Hypothetical dose–response relationships for plasma GLP-1 concentrations (or GLP-1 RA concentrations) vs glucose-lowering effects (blue lines) and the proportion of participants experiencing nausea (green lines) after (a) intravenous administration of GLP-1 and (b) subcutaneous administration of GLP-1 (or GLP-1 RAs). The double-sided red arrow indicates the therapeutic width under both conditions

What might be the mechanism underlying this attenuated response to subcutaneous vs intravenous GLP-1? First, it is puzzling that studies with intravenous and subcutaneous administrations of GLP-1 reported similar circulating steady-state plasma concentrations for both total and intact GLP-1 (ESM Table 2), while the degree of normalisation in fasting glucose was significantly different (Fig. 1). This may point to some molecular modification of the GLP-1 molecule occurring while it is exposed to the subcutaneous environment. This potential change in structure might not be picked up by assays that are typically used to measure total (non-specific antibody) and intact (sandwich assay with two antibodies typically directed against both the N-terminus and carboxy-terminus) GLP-1, because concentrations during intravenous and subcutaneous administration have been reported to be similar, although biological effects were clearly different (ESM Table 2).

A second possible explanation may be an interaction between high local concentrations of GLP-1 (or of related incretin mimetics) and GLP-1 receptors in adipose tissue. Adipose tissue has been found to be innervated by the autonomic nervous system, including peptidergic branches [28], and further study needs to be done on whether some of these nerves are equipped with GLP-1 receptors. In other regions, such as the gastrointestinal tract, nerve endings of the parasympathetic nervous system are rich in GLP-1 receptors, and interaction between GLP-1 and these nerves seems to mediate systemic responses, including profound changes in gastrointestinal motility [29, 30]. It is therefore hypothesised that exposure of GLP-1 receptors on nerve endings in the adipose tissue to high local concentrations of GLP-1 can potentially trigger side effects such as nausea and vomiting.

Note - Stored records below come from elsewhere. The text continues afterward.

### src/design/oxm_mem.sv
/*
 * oxm_mem: two 256-byte pages (identification, diagnostics) in one array
 * with registered read data. Assumes the caller sequences its accesses.
 */
`timescale 1ns/100ps
module oxm_mem (
	input  wire logic                 clk_sys,
	input  wire oxm_pkg::oxm_mem_req_t req,
	input  wire logic                 req_valid,
	output logic [7:0]                rdata
);
	logic [7:0] store [0:511];
	wire  [8:0] index = {req.page, req.addr};

	always_ff @(posedge clk_sys) begin
		if (req_valid && req.we) begin
			store[index] <= req.wdata;
		end
		rdata <= store[index];
	end
endmodule

### src/design/oxm_top.sv
/*
 * oxm_top: transmitter shutdown, latched laser fault, loss-of-signal mirror
 * and the two-wire serial slave of a pluggable optical module.
 * Assumes all pins are asynchronous to clk_sys; the serial clock is
 * sampled, never used as a clock.
 */
`timescale 1ns/100ps
module oxm_top (
	input  wire logic              clk_sys,
	input  wire logic              rst_b,
	input  wire logic              tx_shutdown_pin,
	input  wire logic              tx_shutdown_pin_driven,
	input  wire logic              laser_fault_det,
	input  wire logic              unsafe_power_det,
	input  wire logic              optical_input_bad,
	input  wire oxm_pkg::oxm_meas_t meas,
	input  wire logic              scl_i,
	input  wire logic              sda_i,
	output logic                   sda_o,
	output logic                   sda_oe,
	output logic                   laser_enable,
	output logic                   tx_fault,
	output logic                   tx_fault_oe,
	output logic                   receive_signal_lost
);
	// ************************************************
	// pin synchronisers
	// ************************************************
	logic [5:0] sync1;
	logic [5:0] sync2;
	wire  [5:0] raw = {unsafe_power_det, optical_input_bad, laser_fault_det,
	                   tx_shutdown_pin | ~tx_shutdown_pin_driven, scl_i, sda_i};
	always_ff @(posedge clk_sys) begin
		sync1 <= raw;
		sync2 <= sync1;
	end
	wire scl_s    = sync2[1];
	wire sda_s    = sync2[0];
	wire shdn_pin = sync2[2];
	wire fault_s  = sync2[3];
	wire los_s    = sync2[4];
	wire unsafe_s = sync2[5];

	// ************************************************
	// shutdown and fault latch
	// ************************************************
	logic soft_shdn;
	logic fault_latch;
	logic shdn_pin_q;
	wire  shdn_eff   = shdn_pin | soft_shdn;
	wire  pin_fall   = shdn_pin_q & ~shdn_pin;
	// a trip arriving with the release wins; the latch must never miss a fault
	wire  next_fault = (fault_s | unsafe_s) | (fault_latch & ~pin_fall);
	always_ff @(posedge clk_sys) begin
		if (!rst_b) begin
			fault_latch  <= 1'b0;
			shdn_pin_q   <= 1'b1;
			laser_enable <= 1'b0;
			tx_fault     <= 1'b0;
			tx_fault_oe  <= 1'b1; // no fault, so the open collector pulls low
			receive_signal_lost <= 1'b1;
		end else begin
			shdn_pin_q   <= shdn_pin;
			fault_latch  <= next_fault;
			laser_enable <= ~shdn_eff & ~next_fault;
			tx_fault     <= next_fault;
			tx_fault_oe  <= ~next_fault; // open collector: pull low when no fault
			receive_signal_lost <= los_s;
		end
	end

	// ************************************************
	// two-wire slave, eeprom style
	// ************************************************
	logic scl_q;
	logic sda_q;
	wire  scl_rise = scl_s & ~scl_q;
	wire  scl_fall = ~scl_s & scl_q;
	wire  start_c  = scl_s & sda_q & ~sda_s;
	wire  stop_c   = scl_s & ~sda_q & sda_s;

	oxm_pkg::oxm_state_t state;
	logic [7:0] shift;
	logic [2:0] bit_cnt;
	logic [7:0] word_addr;
	logic       page;
	logic       rd_mode;
	logic [7:0] mem_rdata;

	// at byte_done the r/w bit is still on sda_s, so address bits 7:1 sit in shift[6:0]
	wire dev_id   = {shift[6:0], 1'b0} == oxm_pkg::ADDR_ID;
	wire dev_diag = {shift[6:0], 1'b0} == oxm_pkg::ADDR_DIAG;
	wire byte_done = scl_rise && bit_cnt == oxm_pkg::BITS_PER_BYTE_M1;
	wire at_trsc  = page && word_addr == oxm_pkg::OFF_TRSC;

	// status byte is built live; measurements are served live too
	wire [7:0] trsc_byte = {shdn_eff, soft_shdn, 3'h0, fault_latch,
	                        receive_signal_lost, 1'b0};
	logic [7:0] rd_byte;
	always_comb begin
		rd_byte = mem_rdata;
		if (page) begin
			if (word_addr == oxm_pkg::OFF_TRSC) rd_byte = trsc_byte;
			else if (word_addr == oxm_pkg::OFF_TEMP) rd_byte = meas.temp[15:8];
			else if (word_addr == oxm_pkg::OFF_TEMP + 8'h01) rd_byte = meas.temp[7:0];
			else if (word_addr == oxm_pkg::OFF_VCC) rd_byte = meas.vcc[15:8];
			else if (word_addr == oxm_pkg::OFF_VCC + 8'h01) rd_byte = meas.vcc[7:0];
			else if (word_addr == oxm_pkg::OFF_BIAS) rd_byte = meas.bias[15:8];
			else if (word_addr == oxm_pkg::OFF_BIAS + 8'h01) rd_byte = meas.bias[7:0];
			else if (word_addr == oxm_pkg::OFF_TXPWR) rd_byte = meas.tx_pwr[15:8];
			else if (word_addr == oxm_pkg::OFF_TXPWR + 8'h01) rd_byte = meas.tx_pwr[7:0];
			else if (word_addr == oxm_pkg::OFF_RXPWR) rd_byte = meas.rx_pwr[15:8];
			else if (word_addr == oxm_pkg::OFF_RXPWR + 8'h01) rd_byte = meas.rx_pwr[7:0];
		end
	end

	oxm_pkg::oxm_mem_req_t mem_req;
	wire mem_we = state == oxm_pkg::ST_WDATA && byte_done;
	assign mem_req.we    = mem_we;
	assign mem_req.page  = page;
	assign mem_req.addr  = word_addr;
	assign mem_req.wdata = {shift[6:0], sda_s};

	oxm_mem u_mem (
		.clk_sys   (clk_sys),
		.req       (mem_req),
		.req_valid (mem_we),
		.rdata     (mem_rdata)
	);

	always_ff @(posedge clk_sys) begin
		if (!rst_b) begin
			scl_q     <= 1'b1;
			sda_q     <= 1'b1;
			state     <= oxm_pkg::ST_IDLE;
			shift     <= 8'h00;
			bit_cnt   <= 3'h0;
			word_addr <= 8'h00;
			page      <= 1'b0;
			rd_mode   <= 1'b0;
			soft_shdn <= 1'b0;
			sda_o     <= 1'b0;
			sda_oe    <= 1'b0;
		end else begin
			scl_q <= scl_s;
			sda_q <= sda_s;
			if (start_c) begin
				state   <= oxm_pkg::ST_DEV;
				bit_cnt <= 3'h0;
				sda_oe  <= 1'b0;
			end else if (stop_c) begin
				state  <= oxm_pkg::ST_IDLE;
				sda_oe <= 1'b0;
			end else begin
				if (scl_rise) begin
					shift   <= {shift[6:0], sda_s};
					bit_cnt <= bit_cnt + 3'h1;
				end
				case (state)
				oxm_pkg::ST_DEV: begin
					if (byte_done) begin
						shift <= {shift[6:0], sda_s};
						if (dev_id || dev_diag) begin
							page    <= dev_diag;
							rd_mode <= sda_s;
							state   <= oxm_pkg::ST_DACK;
						end else begin
							state <= oxm_pkg::ST_IDLE;
						end
					end
				end
				oxm_pkg::ST_DACK, oxm_pkg::ST_WACK: begin
					if (scl_fall && !sda_oe) begin
						sda_o  <= 1'b0;
						sda_oe <= 1'b1;
					end else if (scl_fall) begin
						bit_cnt <= 3'h0;
						sda_oe  <= 1'b0;
						if (rd_mode) begin
							state  <= oxm_pkg::ST_RDATA;
							// each scl rise shifts left, so the next bit is shift[7]
							shift  <= rd_byte;
							sda_o  <= rd_byte[7];
							sda_oe <= ~rd_byte[7];
						end else begin
							state <= state == oxm_pkg::ST_DACK ? oxm_pkg::ST_WORD
							                                   : oxm_pkg::ST_WDATA;
						end
						if (rd_mode) word_addr <= word_addr + 8'h01;
					end
				end
				oxm_pkg::ST_WORD: begin
					if (byte_done) begin
						word_addr <= {shift[6:0], sda_s};
						state     <= oxm_pkg::ST_WACK;
					end
				end
				oxm_pkg::ST_WDATA: begin
					if (byte_done) begin
						if (at_trsc) soft_shdn <= shift[oxm_pkg::BIT_SHDN_SOFT - 1];
						word_addr <= word_addr + 8'h01;
						state     <= oxm_pkg::ST_WACK;
					end
				end
				oxm_pkg::ST_RDATA: begin
					if (scl_fall) begin
						if (bit_cnt == 3'h0) begin
							sda_oe <= 1'b0;
							state  <= oxm_pkg::ST_RACK;
						end else begin
							sda_o  <= shift[7];
							sda_oe <= ~shift[7];
						end
					end
				end
				oxm_pkg::ST_RACK: begin
					// master nack ends the burst; ack continues with next byte
					if (scl_rise && sda_s) begin
						state <= oxm_pkg::ST_IDLE;
					end else if (scl_fall) begin
						state     <= oxm_pkg::ST_RDATA;
						bit_cnt   <= 3'h0;
						shift     <= rd_byte;
						sda_o     <= rd_byte[7];
						sda_oe    <= ~rd_byte[7];
						word_addr <= word_addr + 8'h01;
					end
				end
				default: begin
					state <= oxm_pkg::ST_IDLE;
				end
				endcase
			end
		end
	end
endmodule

If this occurs at doses that are not sufficient to elevate systemic concentrations of GLP-1 or GLP1-RAs into the truly therapeutic range, this could explain both the side effects and the lack of full glucose-lowering efficiency.

High GLP-1 concentrations in a similar range to those observed after the administration of long-acting GLP-1 RAs have been described in patients following gastric bypass surgery for obesity and type 2 diabetes [3133], without a similar profile of adverse events; this fact seems to suggest that circulating concentrations alone are not responsible for inducing gastrointestinal side effects, since the same concentrations are easily tolerated after bariatric surgery (i.e. without a subcutaneous depot with excessively high local concentrations of GLP-1 RA). However, the anatomy of the gastrointestinal tract is changed considerably during bariatric surgery, and thus the anatomical substrate for eliciting gastrointestinal side effects may be different under these conditions, even if such adverse events are thought to be triggered by a direct interaction with the central nervous system.

Both theories, if confirmed by experimental studies, could lead to a substantial improvement in incretin-based therapeutic agents: if a molecular modification occurs, peptides resistant to these modifications could be developed, or the enzymes responsible could be inhibited by appropriate agents. If subcutaneous nerves mediate adverse gastrointestinal events, other routes of administration may promise more long-term success, and the subcutaneous administration of such agents may prove to be a dead end in terms of the potential for further improvements in GLP-1 RAs. We suggest that the obstacles associated with the subcutaneous administration of GLP-1 and incretin mimetics are worthy of more detailed study, as this will open new ways to circumvent problems that at the moment can only be roughly identified and described.